Dataset records
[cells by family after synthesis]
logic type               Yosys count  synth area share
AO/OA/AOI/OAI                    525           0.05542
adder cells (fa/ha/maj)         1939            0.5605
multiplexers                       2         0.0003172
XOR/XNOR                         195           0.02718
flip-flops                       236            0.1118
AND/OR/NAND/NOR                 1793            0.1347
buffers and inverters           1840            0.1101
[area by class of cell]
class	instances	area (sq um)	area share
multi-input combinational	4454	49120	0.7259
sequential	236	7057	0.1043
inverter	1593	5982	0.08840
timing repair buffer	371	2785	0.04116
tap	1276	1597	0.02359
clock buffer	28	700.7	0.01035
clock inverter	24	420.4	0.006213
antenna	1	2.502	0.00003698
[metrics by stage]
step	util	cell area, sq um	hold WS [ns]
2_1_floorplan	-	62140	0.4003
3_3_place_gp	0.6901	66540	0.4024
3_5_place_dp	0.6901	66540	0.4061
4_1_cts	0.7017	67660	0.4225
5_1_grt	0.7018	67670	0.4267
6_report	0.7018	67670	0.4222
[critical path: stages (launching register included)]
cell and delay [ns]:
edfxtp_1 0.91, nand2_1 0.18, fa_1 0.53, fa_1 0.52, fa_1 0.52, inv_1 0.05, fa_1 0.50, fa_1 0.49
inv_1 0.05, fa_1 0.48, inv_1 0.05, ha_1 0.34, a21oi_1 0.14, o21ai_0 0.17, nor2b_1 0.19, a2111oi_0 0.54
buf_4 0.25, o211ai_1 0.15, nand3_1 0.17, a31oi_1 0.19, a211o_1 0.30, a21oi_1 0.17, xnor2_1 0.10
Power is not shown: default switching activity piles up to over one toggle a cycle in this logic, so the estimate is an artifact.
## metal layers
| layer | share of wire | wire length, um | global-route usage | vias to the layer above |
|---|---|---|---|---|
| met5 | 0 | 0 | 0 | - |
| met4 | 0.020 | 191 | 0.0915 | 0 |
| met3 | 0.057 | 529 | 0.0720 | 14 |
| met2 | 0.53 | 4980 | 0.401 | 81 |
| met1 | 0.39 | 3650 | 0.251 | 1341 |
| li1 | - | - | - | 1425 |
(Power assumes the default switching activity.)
File: config.mk
export PLATFORM = sky130hd
export DESIGN_NAME = sata_dma_command_builder
export DESIGN_NICKNAME = d
export VERILOG_FILES = /design/src/hdl/sdcb_pkg.sv /design/src/hdl/sdcb_front.sv /design/src/hdl/sdcb_queue.sv /design/src/hdl/sdcb_back.sv /design/src/hdl/sata_dma_command_builder.sv
export SDC_FILE = /design/constraint.sdc
export NUM_CORES = 1
export LEC_CHECK = 0
export BUFFER_PORTS_ARGS = -buffer_cell sky130_fd_sc_hd__buf_2
export CAP_MARGIN = 20
export CORE_AREA = 10 10 169 289
export CTS_CLUSTER_DIAMETER = 200
export CTS_CLUSTER_SIZE = 20
export DETAILED_ROUTE_END_ITERATION = 8
export DIE_AREA = 0 0 179 299
export GPL_TIMING_DRIVEN = 0
export PLACE_DENSITY = 0.83
export SYNTH_ARGS = -nofsm -noshare
export SYNTH_HDL_FRONTEND = slang
export SYNTH_SLANG_ARGS = --single-unit
File: constraint.sdc
create_clock -name clk -period 29.2 [get_ports clk]
set_clock_uncertainty 0.2 [all_clocks]
set_input_delay 1.46 -clock clk [delete_from_list [all_inputs] [get_ports clk]]
set_output_delay 1.46 -clock clk [all_outputs]
set_load 0.01 [all_outputs]
==> config.mk <==
export PLATFORM = sky130hd
export DESIGN_NAME = ptmt_div
export DESIGN_NICKNAME = d
export VERILOG_FILES = /design/src/rtl/ptmt_pkg.sv /design/src/rtl/ptmt_div.sv
export SDC_FILE = /design/constraint.sdc
export NUM_CORES = 1
export LEC_CHECK = 0
export ABC_AREA = 1
export CAP_MARGIN = 20
export CORE_ASPECT_RATIO = 0.5
export CORE_MARGIN = 1.5
export CORE_UTILIZATION = 56
export CTS_CLUSTER_DIAMETER = 30
export CTS_CLUSTER_SIZE = 10
export DETAILED_ROUTE_END_ITERATION = 6
export DONT_BUFFER_PORTS = 1
export PLACE_DENSITY = 0.74
export SYNTH_ARGS = -nofsm -noshare
export SYNTH_HDL_FRONTEND = slang
export SYNTH_SLANG_ARGS = --single-unit
==> constraint.sdc <==
create_clock -name aclk -period 3.5 [get_ports aclk]
set_clock_uncertainty 0.1 [all_clocks]
set_input_delay 0.175 -clock aclk [delete_from_list [all_inputs] [get_ports aclk]]
set_output_delay 0.175 -clock aclk [all_outputs]
set_load 0.1 [all_outputs]
--- src/design/bfl_pkg.sv ---
// Shared types and constants for the exact-then-best-fit free list unit.
package bfl_pkg;

    // Capacity of the slot table and derived widths
    localparam int MAX_BLOCKS = 64;
    localparam int SLOT_W     = (MAX_BLOCKS > 1) ? $clog2(MAX_BLOCKS) : 1;
    localparam int CNT_W      = $clog2(MAX_BLOCKS + 1);
    localparam int VAL_W      = 31;
    localparam int ENTRY_W    = 2 * VAL_W;

    // Command codes of an input beat
    typedef enum logic [1:0] {
        CMD_LOAD    = 2'd0,
        CMD_REQUEST = 2'd1,
        CMD_DUMP    = 2'd2
    } cmd_t;

    // Status codes of a result beat
    typedef enum logic [2:0] {
        ST_LOADED     = 3'd0,
        ST_TABLE_FULL = 3'd1,
        ST_EXACT      = 3'd2,
        ST_SPLIT      = 3'd3,
        ST_NO_FIT     = 3'd4,
        ST_DUMP_ENTRY = 3'd5,
        ST_DUMP_EMPTY = 3'd6
    } status_t;

    typedef struct packed {
        cmd_t             cmd;
        logic [VAL_W-1:0] start_address;
        logic [VAL_W-1:0] block_length;
        logic [VAL_W-1:0] request_size;
    } in_t;

    typedef struct packed {
        status_t          status;
        logic [VAL_W-1:0] block_address;
        logic [VAL_W-1:0] remaining_length;
        logic             last;
    } out_t;

endpackage

--- src/design/bfl_ram.sv ---
// Generic single-write, single-read RAM with registered read data.
module bfl_ram #(
    parameter int WIDTH = 8,
    parameter int DEPTH = 16
) (
    input  logic                                      clk,
    input  logic                                      we,
    input  logic [((DEPTH > 1) ? $clog2(DEPTH) : 1)-1:0] waddr,
    input  logic [WIDTH-1:0]                          wdata,
    input  logic                                      re,
    input  logic [((DEPTH > 1) ? $clog2(DEPTH) : 1)-1:0] raddr,
    output logic [WIDTH-1:0]                          rdata
);

    logic [WIDTH-1:0] mem [DEPTH];
    logic [WIDTH-1:0] rdata_reg;

    // Write on enable, register the read word
    always_ff @(posedge clk)
    begin
        if (we)
        begin
            mem[waddr] <= wdata;
        end
        if (re)
        begin
            rdata_reg <= mem[raddr];
        end
    end

    assign rdata = rdata_reg;

endmodule

--- src/design/exact_then_best_fit_free_list_unit.sv ---
// Load: the result is registered and appears in the next cycle. Request: one pass of slot
// reads round the ring through the one RAM read port, followed by a successor search after
// an exact removal. Dump: one pass of slot reads, one result per live block as its slot
// word arrives. One item at a time; busy is high while working.
// Results are single-cycle strobes; the receiver cannot stall them.
// Reset (rst_n low, async) empties the list; the slot RAM itself is not cleared.
module exact_then_best_fit_free_list_unit
    import bfl_pkg::*;
(
    input  logic clk,
    input  logic rst_n,
    input  logic start,
    output logic busy,
    input  in_t  item,
    output logic result_valid,
    output out_t result
);

    typedef enum logic [1:0] {
        S_IDLE,
        S_SCAN,
        S_SUCC,
        S_DUMP
    } state_t;

    // Step a slot index round the ring
    function automatic logic [SLOT_W-1:0] slot_inc(input logic [SLOT_W-1:0] s);
        logic [SLOT_W-1:0] r;
        if (s == SLOT_W'(MAX_BLOCKS - 1))
        begin
            r = '0;
        end
        else
        begin
            r = s + SLOT_W'(1);
        end
        return r;
    endfunction

    state_t                state_reg, state_next;
    logic [MAX_BLOCKS-1:0] valid_reg, valid_next;
    logic [CNT_W-1:0]      slots_used_reg, slots_used_next;
    logic [CNT_W-1:0]      live_reg, live_next;
    logic [SLOT_W-1:0]     scan_start_reg, scan_start_next;
    logic [VAL_W-1:0]      req_reg, req_next;
    logic [SLOT_W-1:0]     rd_slot_reg, rd_slot_next;
    logic [CNT_W-1:0]      issue_cnt_reg, issue_cnt_next;
    logic                  pend_reg, pend_next;
    logic                  pend_live_reg, pend_live_next;
    logic [SLOT_W-1:0]     pend_slot_reg, pend_slot_next;
    logic                  exact_found_reg, exact_found_next;
    logic [SLOT_W-1:0]     exact_slot_reg, exact_slot_next;
    logic [VAL_W-1:0]      exact_addr_reg, exact_addr_next;
    logic                  best_found_reg, best_found_next;
    logic [SLOT_W-1:0]     best_slot_reg, best_slot_next;
    logic [VAL_W-1:0]      best_addr_reg, best_addr_next;
    logic [VAL_W-1:0]      best_len_reg, best_len_next;
    logic [SLOT_W-1:0]     succ_slot_reg, succ_slot_next;
    logic [CNT_W-1:0]      succ_cnt_reg, succ_cnt_next;
    logic [CNT_W-1:0]      emit_cnt_reg, emit_cnt_next;
    logic                  result_valid_reg, result_valid_next;
    out_t                  result_reg, result_next;

    logic                  ram_we;
    logic [SLOT_W-1:0]     ram_waddr;
    logic [ENTRY_W-1:0]    ram_wdata;
    logic                  ram_re;
    logic [ENTRY_W-1:0]    ram_rdata;
    logic [VAL_W-1:0]      rd_addr;
    logic [VAL_W-1:0]      rd_len;
    logic                  issue_done;
    logic [SLOT_W-1:0]     load_slot;

    // Slot table: address in the upper half, length in the lower half
    bfl_ram #(
        .WIDTH (ENTRY_W),
        .DEPTH (MAX_BLOCKS)
    ) u_slot_ram (
        .clk   (clk),
        .we    (ram_we),
        .waddr (ram_waddr),
        .wdata (ram_wdata),
        .re    (ram_re),
        .raddr (rd_slot_reg),
        .rdata (ram_rdata)
    );

    assign rd_addr    = ram_rdata[ENTRY_W-1:VAL_W];
    assign rd_len     = ram_rdata[VAL_W-1:0];
    assign issue_done = (issue_cnt_reg == CNT_W'(MAX_BLOCKS));
    assign load_slot  = slots_used_reg[SLOT_W-1:0];

    // Next-state logic for command decode, ring scan, successor search and dump
    always_comb
    begin
        state_next        = state_reg;
        valid_next        = valid_reg;
        slots_used_next   = slots_used_reg;
        live_next         = live_reg;
        scan_start_next   = scan_start_reg;
        req_next          = req_reg;
        rd_slot_next      = rd_slot_reg;
        issue_cnt_next    = issue_cnt_reg;
        pend_next         = 1'b0;
        pend_live_next    = pend_live_reg;
        pend_slot_next    = pend_slot_reg;
        exact_found_next  = exact_found_reg;
        exact_slot_next   = exact_slot_reg;
        exact_addr_next   = exact_addr_reg;
        best_found_next   = best_found_reg;
        best_slot_next    = best_slot_reg;
        best_addr_next    = best_addr_reg;
        best_len_next     = best_len_reg;
        succ_slot_next    = succ_slot_reg;
        succ_cnt_next     = succ_cnt_reg;
        emit_cnt_next     = emit_cnt_reg;
        result_valid_next = 1'b0;
        result_next       = result_reg;
        ram_we            = 1'b0;
        ram_waddr         = load_slot;
        ram_wdata         = {item.start_address, item.block_length};
        ram_re            = 1'b0;

        // Issue one slot read per cycle while the ring pass is open
        if ((state_reg == S_SCAN || state_reg == S_DUMP) && !issue_done)
        begin
            ram_re         = 1'b1;
            pend_next      = 1'b1;
            pend_slot_next = rd_slot_reg;
            pend_live_next = valid_reg[rd_slot_reg];
            rd_slot_next   = slot_inc(rd_slot_reg);
            issue_cnt_next = issue_cnt_reg + CNT_W'(1);
        end

        case (state_reg)
            S_IDLE:
            begin
                if (start)
                begin
                    case (item.cmd)
                        CMD_LOAD:
                        begin
                            result_valid_next = 1'b1;
                            result_next.block_address    = item.start_address;
                            result_next.remaining_length = item.block_length;
                            result_next.last             = 1'b1;
                            if (slots_used_reg >= CNT_W'(MAX_BLOCKS))
                            begin
                                result_next.status = ST_TABLE_FULL;
                            end
                            else
                            begin
                                result_next.status    = ST_LOADED;
                                ram_we                = 1'b1;
                                valid_next[load_slot] = 1'b1;
                                if (live_reg == '0)
                                begin
                                    scan_start_next = load_slot;
                                end
                                slots_used_next = slots_used_reg + CNT_W'(1);
                                live_next       = live_reg + CNT_W'(1);
                            end
                        end
                        CMD_REQUEST:
                        begin
                            req_next         = item.request_size;
                            rd_slot_next     = scan_start_reg;
                            issue_cnt_next   = '0;
                            exact_found_next = 1'b0;
                            best_found_next  = 1'b0;
                            state_next       = S_SCAN;
                        end
                        CMD_DUMP:
                        begin
                            if (live_reg == '0)
                            begin
                                result_valid_next = 1'b1;
                                result_next.status           = ST_DUMP_EMPTY;
                                result_next.block_address    = '0;
                                result_next.remaining_length = '0;
                                result_next.last             = 1'b1;
                            end
                            else
                            begin
                                rd_slot_next   = scan_start_reg;
                                issue_cnt_next = '0;
                                emit_cnt_next  = '0;
                                state_next     = S_DUMP;
                            end
                        end
                        default:
                        begin
                            state_next = S_IDLE;
                        end
                    endcase
                end
            end

            S_SCAN:
            begin
                // Track first exact match and smallest strictly longer block
                if (pend_reg && pend_live_reg)
                begin
                    if (!exact_found_reg && rd_len == req_reg)
                    begin
                        exact_found_next = 1'b1;
                        exact_slot_next  = pend_slot_reg;
                        exact_addr_next  = rd_addr;
                    end
                    if (rd_len > req_reg && (!best_found_reg || rd_len < best_len_reg))
                    begin
                        best_found_next = 1'b1;
                        best_slot_next  = pend_slot_reg;
                        best_addr_next  = rd_addr;
                        best_len_next   = rd_len;
                    end
                end
                // Pass complete: apply the outcome
                if (issue_done && !pend_reg)
                begin
                    result_valid_next = 1'b1;
                    result_next.last  = 1'b1;
                    if (exact_found_reg)
                    begin
                        result_next.status           = ST_EXACT;
                        result_next.block_address    = exact_addr_reg;
                        result_next.remaining_length = '0;
                        valid_next[exact_slot_reg]   = 1'b0;
                        live_next                    = live_reg - CNT_W'(1);
                        succ_slot_next               = slot_inc(exact_slot_reg);
                        succ_cnt_next                = CNT_W'(1);
                        state_next                   = S_SUCC;
                    end
                    else if (best_found_reg)
                    begin
                        result_next.status           = ST_SPLIT;
                        result_next.block_address    = best_addr_reg;
                        result_next.remaining_length = best_len_reg - req_reg;
                        ram_we                       = 1'b1;
                        ram_waddr                    = best_slot_reg;
                        ram_wdata                    = {best_addr_reg, best_len_reg - req_reg};
                        scan_start_next              = best_slot_reg;
                        state_next                   = S_IDLE;
                    end
                    else
                    begin
                        result_next.status           = ST_NO_FIT;
                        result_next.block_address    = '0;
                        result_next.remaining_length = '0;
                        state_next                   = S_IDLE;
                    end
                end
            end

            S_SUCC:
            begin
                // Walk forward to the next live slot after the removed one
                if (valid_reg[succ_slot_reg])
                begin
                    scan_start_next = succ_slot_reg;
                    state_next      = S_IDLE;
                end
                else if (succ_cnt_reg >= CNT_W'(MAX_BLOCKS - 1))
                begin
                    state_next = S_IDLE;
                end
                else
                begin
                    succ_slot_next = slot_inc(succ_slot_reg);
                    succ_cnt_next  = succ_cnt_reg + CNT_W'(1);
                end
            end

            S_DUMP:
            begin
                // Emit one beat per live slot in ring order
                if (pend_reg && pend_live_reg)
                begin
                    result_valid_next            = 1'b1;
                    result_next.status           = ST_DUMP_ENTRY;
                    result_next.block_address    = rd_addr;
                    result_next.remaining_length = rd_len;
                    result_next.last             = ((emit_cnt_reg + CNT_W'(1)) == live_reg);
                    emit_cnt_next                = emit_cnt_reg + CNT_W'(1);
                end
                if (issue_done && !pend_reg)
                begin
                    state_next = S_IDLE;
                end
            end

            default:
            begin
                state_next = S_IDLE;
            end
        endcase
    end

    // Hold state and registered outputs
    always_ff @(posedge clk or negedge rst_n)
    begin
        if (!rst_n)
        begin
            state_reg        <= S_IDLE;
            valid_reg        <= '0;
            slots_used_reg   <= '0;
            live_reg         <= '0;
            scan_start_reg   <= '0;
            req_reg          <= '0;
            rd_slot_reg      <= '0;
            issue_cnt_reg    <= '0;
            pend_reg         <= 1'b0;
            pend_live_reg    <= 1'b0;
            pend_slot_reg    <= '0;
            exact_found_reg  <= 1'b0;
            exact_slot_reg   <= '0;
            exact_addr_reg   <= '0;
            best_found_reg   <= 1'b0;
            best_slot_reg    <= '0;
            best_addr_reg    <= '0;
            best_len_reg     <= '0;
            succ_slot_reg    <= '0;
            succ_cnt_reg     <= '0;
            emit_cnt_reg     <= '0;
            result_valid_reg <= 1'b0;
            result_reg       <= '0;
        end
        else
        begin
            state_reg        <= state_next;
            valid_reg        <= valid_next;
            slots_used_reg   <= slots_used_next;
            live_reg         <= live_next;
            scan_start_reg   <= scan_start_next;
            req_reg          <= req_next;
            rd_slot_reg      <= rd_slot_next;
            issue_cnt_reg    <= issue_cnt_next;
            pend_reg         <= pend_next;
            pend_live_reg    <= pend_live_next;
            pend_slot_reg    <= pend_slot_next;
            exact_found_reg  <= exact_found_next;
            exact_slot_reg   <= exact_slot_next;
            exact_addr_reg   <= exact_addr_next;
            best_found_reg   <= best_found_next;
            best_slot_reg    <= best_slot_next;
            best_addr_reg    <= best_addr_next;
            best_len_reg     <= best_len_next;
            succ_slot_reg    <= succ_slot_next;
            succ_cnt_reg     <= succ_cnt_next;
            emit_cnt_reg     <= emit_cnt_next;
            result_valid_reg <= result_valid_next;
            result_reg       <= result_next;
        end
    end

    assign busy         = (state_reg != S_IDLE);
    assign result_valid = result_valid_reg;
    assign result       = result_reg;

endmodule
--- config.mk ---
export PLATFORM = sky130hd
export DESIGN_NAME = exact_then_best_fit_free_list_unit
export DESIGN_NICKNAME = d
export VERILOG_FILES = /design/src/design/bfl_pkg.sv /design/src/design/bfl_ram.sv /design/src/design/exact_then_best_fit_free_list_unit.sv
export SDC_FILE = /design/constraint.sdc
export NUM_CORES = 2
export LEC_CHECK = 0
export BUFFER_PORTS_ARGS = -buffer_cell sky130_fd_sc_hd__buf_2
export CAP_MARGIN = 20
export CORE_UTILIZATION = 40
export DETAILED_ROUTE_END_ITERATION = 6
export HOLD_SLACK_MARGIN = 0.03
export SYNTH_ARGS = -nofsm -noshare
export SYNTH_HDL_FRONTEND = slang
export SYNTH_SLANG_ARGS = --single-unit
--- constraint.sdc ---
create_clock -name clk -period 8.2 [get_ports clk]
set_clock_uncertainty 0.15 [all_clocks]
set_input_delay 1.23 -clock clk [delete_from_list [all_inputs] [get_ports clk]]
set_output_delay 1.23 -clock clk [all_outputs]
set_load 0.05 [all_outputs]
--- src/rtl/bfs_pkg.sv ---
`timescale 1ns / 1ps

package bfs_pkg;

   // Width of one adjacency row word; also the node limit the field widths allow
   localparam int ROW_BITS      = 32;
   // Default storage depth (nodes)
   localparam int MAX_NODES_DEF = 32;
   // node_count after reset
   localparam logic [5:0] NODE_COUNT_RESET = 6'd32;

   // Input word: one adjacency row
   typedef struct packed {
      logic [4:0]          row_index;
      logic [ROW_BITS-1:0] row_bits;
      logic                last_row;
   } req_type;

   // Result word: distance of one node
   typedef struct packed {
      logic [4:0] node_index;
      logic [4:0] hop_distance;
      logic       reachable;
      logic       last;
   } rsp_type;

   // Controller to datapath commands
   typedef struct packed {
      logic row_wr;   // store the incoming row
      logic init;     // seed the search with node 0
      logic u_rd;     // pop queue head, read its row and distance
      logic u_latch;  // capture row and distance of the popped node
      logic v_eval;   // test neighbor candidate v
      logic k_clr;    // restart result counter
      logic k_load;   // load result register for node k
      logic k_inc;    // advance to next node
   } cmd_type;

   // Datapath to controller status
   typedef struct packed {
      logic queue_more; // queue holds a node to expand
      logic v_last;     // candidate is the last node in use
      logic k_last;     // result node is the last node in use
      logic rsp_taken;  // result word taken this cycle
   } status_type;

endpackage

--- src/rtl/bfs_ctrl.sv ---
`timescale 1ns / 1ps

module bfs_ctrl import bfs_pkg::*; (
   input  logic       clock,
   input  logic       reset,
   input  logic       req_valid,
   input  logic       req_last_row,
   output logic       req_stall,
   input  status_type status,
   output cmd_type    cmd
);

   localparam logic [3:0] S_LOAD   = 4'd0;
   localparam logic [3:0] S_INIT   = 4'd1;
   localparam logic [3:0] S_DEQ    = 4'd2;
   localparam logic [3:0] S_UADDR  = 4'd3;
   localparam logic [3:0] S_ULATCH = 4'd4;
   localparam logic [3:0] S_VADDR  = 4'd5;
   localparam logic [3:0] S_VEVAL  = 4'd6;
   localparam logic [3:0] S_KADDR  = 4'd7;
   localparam logic [3:0] S_KLOAD  = 4'd8;
   localparam logic [3:0] S_KWAIT  = 4'd9;

   logic [3:0] state_ff;
   logic [3:0] state_in;

   // Rows are taken only while loading
   assign req_stall = (state_ff != S_LOAD);

   // Next state and commands
   always_comb begin
      state_in = state_ff;
      cmd      = '0;
      unique case (state_ff)
         S_LOAD: begin
            cmd.row_wr = req_valid;
            if (req_valid && req_last_row) state_in = S_INIT;
         end
         S_INIT: begin
            cmd.init = 1'b1;
            state_in = S_DEQ;
         end
         S_DEQ: begin
            if (status.queue_more) begin
               state_in = S_UADDR;
            end else begin
               cmd.k_clr = 1'b1;
               state_in  = S_KADDR;
            end
         end
         S_UADDR: begin
            cmd.u_rd = 1'b1;
            state_in = S_ULATCH;
         end
         S_ULATCH: begin
            cmd.u_latch = 1'b1;
            state_in    = S_VADDR;
         end
         S_VADDR: begin
            state_in = S_VEVAL;
         end
         S_VEVAL: begin
            cmd.v_eval = 1'b1;
            state_in   = status.v_last ? S_DEQ : S_VADDR;
         end
         S_KADDR: begin
            state_in = S_KLOAD;
         end
         S_KLOAD: begin
            cmd.k_load = 1'b1;
            state_in   = S_KWAIT;
         end
         S_KWAIT: begin
            if (status.rsp_taken) begin
               if (status.k_last) begin
                  state_in = S_LOAD;
               end else begin
                  cmd.k_inc = 1'b1;
                  state_in  = S_KADDR;
               end
            end
         end
         default: begin
            state_in = S_LOAD;
         end
      endcase
   end

   always_ff @(posedge clock) begin
      if (reset) begin
         state_ff <= S_LOAD;
      end else begin
         state_ff <= state_in;
      end
   end

endmodule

## [Task description]
Determine the number of lines in the data that contain "cells" as a word or string, and state only that number.

## [Result below]
2